In computer networks, internetworking, communications, integrated circuits, etc., where there is a need to communicate information, there are interconnections established to facilitate the transfer of the information. Interconnects may provide the physical communication network between two agents such as agents of Intellectual Property (IP) blocks. When designing systems that comprise such IP blocks and interconnects, testing and simulation occurs prior to the fabrication of a System on a Chip (SoC) containing the IP blocks.
Before the SoC design can be manufactured, it should first be designed, modeled, and verified. SystemC, a modeling language and simulation environment, is an excellent choice for building a software simulation model of the SoC. Just as the physical hardware is designed by choosing IP blocks and then connecting them together with interfaces, the software simulation model is built from behavioral models of the IP blocks that are then connected together by channel models.
A behavioral model may be an encoded formal abstract definition of the hardware/IP block device being modeled. The behavioral model describes the hardware/IP block devices basic components, their properties, available operations, operation granularity, etc. The behavioral model allows designers to analyze intrinsic operation of a single component and/or the entire system while ignoring many implementation issues.
Software simulation models are built to provide high level models of a chip or system design. One form of higher level modeling is transaction level modeling, where data and commands may be sent from one module to another through function calls. Software simulation models may use burst transactions to increase the simulation speed. However, the cycle timing accuracy of this type of models can be much lower comparing to their corresponding physical hardware system. A burst transaction is the sending of a whole group of individual data words over an interconnect in response to a single request. The burst transaction modeling scheme for Open Core Protocol (OCP) communications modeling may be referred to as TL2 for “transaction level 2”. The slower, one data word transmitted per request method of sending a request across an OCP channel is called TL1 for “transaction level 1”. TL1 attempts to capture the cycle timing and ordering of the hardware connection being modeled.

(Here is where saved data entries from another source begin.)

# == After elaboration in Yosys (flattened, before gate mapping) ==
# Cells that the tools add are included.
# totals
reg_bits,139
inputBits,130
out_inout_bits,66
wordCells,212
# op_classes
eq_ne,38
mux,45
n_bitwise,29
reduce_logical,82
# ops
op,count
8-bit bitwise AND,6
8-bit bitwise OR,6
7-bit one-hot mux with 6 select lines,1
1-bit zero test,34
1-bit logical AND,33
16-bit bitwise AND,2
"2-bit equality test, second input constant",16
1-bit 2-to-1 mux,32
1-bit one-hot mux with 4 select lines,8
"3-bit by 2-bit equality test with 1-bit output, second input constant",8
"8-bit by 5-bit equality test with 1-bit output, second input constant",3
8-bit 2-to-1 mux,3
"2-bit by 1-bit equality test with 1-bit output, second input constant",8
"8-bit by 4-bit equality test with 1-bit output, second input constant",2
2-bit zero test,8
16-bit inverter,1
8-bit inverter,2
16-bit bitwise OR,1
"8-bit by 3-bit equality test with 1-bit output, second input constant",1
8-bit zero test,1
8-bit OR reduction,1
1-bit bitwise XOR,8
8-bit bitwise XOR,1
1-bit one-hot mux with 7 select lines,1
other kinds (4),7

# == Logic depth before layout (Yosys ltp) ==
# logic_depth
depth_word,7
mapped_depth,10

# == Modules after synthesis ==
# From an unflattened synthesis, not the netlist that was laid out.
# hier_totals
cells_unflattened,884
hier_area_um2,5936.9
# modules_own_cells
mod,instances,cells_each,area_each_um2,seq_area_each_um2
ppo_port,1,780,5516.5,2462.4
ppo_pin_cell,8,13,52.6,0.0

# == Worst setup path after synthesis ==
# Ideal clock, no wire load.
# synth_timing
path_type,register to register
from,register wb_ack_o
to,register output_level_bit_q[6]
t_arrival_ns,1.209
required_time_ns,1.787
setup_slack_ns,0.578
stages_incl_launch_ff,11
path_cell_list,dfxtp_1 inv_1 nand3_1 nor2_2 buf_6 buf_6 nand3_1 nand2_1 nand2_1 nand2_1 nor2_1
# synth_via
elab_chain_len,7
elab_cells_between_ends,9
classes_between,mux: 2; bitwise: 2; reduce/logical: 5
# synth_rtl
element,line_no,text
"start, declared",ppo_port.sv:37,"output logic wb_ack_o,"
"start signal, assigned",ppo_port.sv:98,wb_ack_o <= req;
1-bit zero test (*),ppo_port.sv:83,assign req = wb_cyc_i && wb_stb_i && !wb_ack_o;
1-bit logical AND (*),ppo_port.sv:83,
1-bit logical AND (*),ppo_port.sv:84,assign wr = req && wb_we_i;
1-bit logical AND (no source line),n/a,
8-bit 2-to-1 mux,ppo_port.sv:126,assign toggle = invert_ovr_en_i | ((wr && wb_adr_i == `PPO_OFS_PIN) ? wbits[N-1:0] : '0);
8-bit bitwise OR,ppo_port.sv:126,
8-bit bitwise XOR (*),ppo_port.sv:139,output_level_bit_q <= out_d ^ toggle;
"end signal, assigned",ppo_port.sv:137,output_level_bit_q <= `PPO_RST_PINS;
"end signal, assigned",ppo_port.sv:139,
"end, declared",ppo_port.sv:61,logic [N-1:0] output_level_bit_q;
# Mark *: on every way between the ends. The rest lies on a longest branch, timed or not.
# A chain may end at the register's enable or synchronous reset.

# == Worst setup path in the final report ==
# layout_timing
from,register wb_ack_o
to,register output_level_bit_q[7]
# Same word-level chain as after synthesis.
===== src/spc_pkg.sv =====
// Package with constants and types for the sensor parameter and pin-2 control block
// What this block does
// - Limits record: min high word, max low
// - Track lowest and highest measured value
// - Command 163 on index 2 clears limits
// - Polarity 0 high-active, 1 low-active
// - Enable 0 ignores pin except as plain input, 16 acts
// - Hold 0.1 to 2 s: teach-in
// - Hold 2 to 4 s: toggle principle
// - Hold over 4 s: toggle NO/NC
// - Pin at ground locks potentiometer
// - Pin may serve as plain digital input
// - Refusal code 0x80, plain additional 0x00
// - Unknown index refused with 0x11
// - Unknown subindex refused with 0x12
// - Wrong access direction refused with 0x23
// - Out of range refused 0x30/0x31
// - Too long 0x33, too short 0x34
// - Unsupported 0x35, busy command 0x36
// - Conflicting single write gives 0x40
// - Failed block plausibility gives 0x41
package spc_pkg;

  // --------------------
  // Parameter indices
  // --------------------
  localparam logic [7:0] IDX_SYS_CMD    = 8'h02; // System command
  localparam logic [7:0] IDX_IN_ENABLE  = 8'h47; // config_input_enable
  localparam logic [7:0] IDX_IN_POL     = 8'h4c; // config_input_polarity
  localparam logic [7:0] IDX_LIMITS     = 8'h54; // measured_value_limits

  // --------------------
  // Values and reset values
  // --------------------
  localparam logic [7:0] CMD_CLR_DIAG   = 8'ha3; // Reset diagnostics (163)
  localparam logic [7:0] EN_OFF         = 8'h00; // Pin ignored
  localparam logic [7:0] EN_ON          = 8'h10; // Pin active
  localparam logic [7:0] POL_HIGH       = 8'h00; // High-active
  localparam logic [7:0] POL_LOW        = 8'h01; // Low-active
  localparam logic [7:0] RST_IN_ENABLE  = 8'h10;
  localparam logic [7:0] RST_IN_POL     = 8'h00;
  localparam logic [31:0] RST_MIN       = 32'hffff_ffff; // Empty min
  localparam logic [31:0] RST_MAX       = 32'h0000_0000; // Empty max

  // Record layout: subindex 1 at bit offset 32, subindex 2 at 0
  localparam int LIM_MIN_LSB = 32;
  localparam int LIM_MAX_LSB = 0;
  localparam logic [7:0] SUB_WHOLE = 8'h00;
  localparam logic [7:0] SUB_MIN   = 8'h01;
  localparam logic [7:0] SUB_MAX   = 8'h02;

  // Defined data lengths in octets
  localparam logic [3:0] LEN_BYTE   = 4'h1;
  localparam logic [3:0] LEN_LIMITS = 4'h8;
  localparam logic [3:0] LEN_WORD   = 4'h4;

  // --------------------
  // Error codes
  // --------------------
  localparam logic [7:0] ERR_CODE      = 8'h80;
  localparam logic [7:0] ADD_NONE      = 8'h00;
  localparam logic [7:0] ADD_IDX       = 8'h11;
  localparam logic [7:0] ADD_SUB       = 8'h12;
  localparam logic [7:0] ADD_ACCESS    = 8'h23;
  localparam logic [7:0] ADD_RANGE     = 8'h30;
  localparam logic [7:0] ADD_ABOVE     = 8'h31;
  localparam logic [7:0] ADD_BELOW     = 8'h32;
  localparam logic [7:0] ADD_LONG      = 8'h33;
  localparam logic [7:0] ADD_SHORT     = 8'h34;
  localparam logic [7:0] ADD_NOFUNC    = 8'h35;
  localparam logic [7:0] ADD_BUSY      = 8'h36;
  localparam logic [7:0] ADD_CONFLICT  = 8'h40;
  localparam logic [7:0] ADD_INCONSIST = 8'h41;

  // --------------------
  // Timing
  // --------------------
  localparam int CLK_HZ     = 10_000_000;
  localparam int T_TEACH_MS = 100;   // Lower bound of teach band
  localparam int T_PRIN_MS  = 2000;  // Start of principle band
  localparam int T_NONC_MS  = 4000;  // Start of NO/NC band
  localparam int CYC_TEACH  = T_TEACH_MS * (CLK_HZ / 1000);
  localparam int CYC_PRIN   = T_PRIN_MS * (CLK_HZ / 1000);
  localparam int CYC_NONC   = T_NONC_MS * (CLK_HZ / 1000);

  // Pin-2 hold timer states
  typedef enum logic [1:0] {
    SPC_IDLE = 2'b00, // Waiting for active level
    SPC_HOLD = 2'b01, // Counting hold time
    SPC_WAIT = 2'b10  // Idle until pin inactive again
  } spc_hold_t;

endpackage : spc_pkg


===== src/spc_lim_if.sv =====
// Interface carrying the limit tracker signals
`timescale 1ns/1ns
interface spc_lim_if;
  logic        sample; // New measured value valid
  logic [31:0] value;  // Measured value
  logic        clear;  // Reset limits
  logic [31:0] min;    // Lowest value seen
  logic [31:0] max;    // Highest value seen
  modport ctl (output sample, output value, output clear, input min, input max);
  modport trk (input sample, input value, input clear, output min, output max);
endinterface : spc_lim_if


===== src/spc_lim_track.sv =====
// Minimum and maximum tracker for measured values
`timescale 1ns/1ns
module spc_lim_track (
  input  wire logic ref_clk_in,
  input  wire logic rstn_in,
  spc_lim_if.trk    lim
);

  logic [31:0] min_ff; // Lowest value
  logic [31:0] max_ff; // Highest value

  assign lim.min = min_ff;
  assign lim.max = max_ff;

  // --------------------
  // Track extremes; a sample in the clear cycle seeds fresh limits
  // --------------------
  always_ff @(posedge ref_clk_in or negedge rstn_in) begin
    if (!rstn_in) begin
      min_ff <= spc_pkg::RST_MIN;
      max_ff <= spc_pkg::RST_MAX;
    end else if (lim.clear) begin
      // Sample wins over clear so an extreme is never lost
      min_ff <= lim.sample ? lim.value : spc_pkg::RST_MIN;
      max_ff <= lim.sample ? lim.value : spc_pkg::RST_MAX;
    end else if (lim.sample) begin
      if (lim.value < min_ff) begin
        min_ff <= lim.value;
      end
      if (lim.value > max_ff) begin
        max_ff <= lim.value;
      end
    end
  end

endmodule : spc_lim_track
<file path="config.mk">
export PLATFORM = sky130hd
export DESIGN_NAME = operand_address_generator
export DESIGN_NICKNAME = d
export VERILOG_FILES = /design/src/oag_pkg.sv /design/src/operand_address_generator.sv
export SDC_FILE = /design/constraint.sdc
export NUM_CORES = 1
export LEC_CHECK = 0
export BUFFER_PORTS_ARGS = -buffer_cell sky130_fd_sc_hd__buf_2
export CAP_MARGIN = 20
export CELL_PAD_IN_SITES_DETAIL_PLACEMENT = 1
export CELL_PAD_IN_SITES_GLOBAL_PLACEMENT = 1
export CORE_MARGIN = 4
export CORE_UTILIZATION = 46
export DETAILED_ROUTE_END_ITERATION = 10
export PLACE_DENSITY = 0.91
export SLEW_MARGIN = 25
export SYNTH_ARGS = -nofsm -noshare
export SYNTH_HDL_FRONTEND = slang
export SYNTH_SLANG_ARGS = --single-unit
</file>
<file path="constraint.sdc">
create_clock -name ref_clk -period 9.5 [get_ports ref_clk]
set_input_delay 0.475 -clock ref_clk [delete_from_list [all_inputs] [get_ports ref_clk]]
set_output_delay 0.475 -clock ref_clk [all_outputs]
set_load 0.05 [all_outputs]
</file>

A previous OCP TL2 software simulation model sent bursts through the channel without any explicit timing information for each data word. When a module received a burst transaction of, for example, 10 data words, the receiving module had no timing information to determine when each of the individual data words would have arrived. Thus, generally this previous OCP TL2 simulation model may not be used by an architect who wants the fast simulation turnaround time of such a high level simulation model of the system, but also demands high cycle timing accuracy from the simulation model (for instance, 75% or higher cycle timing accuracy when compared to the corresponding physical hardware).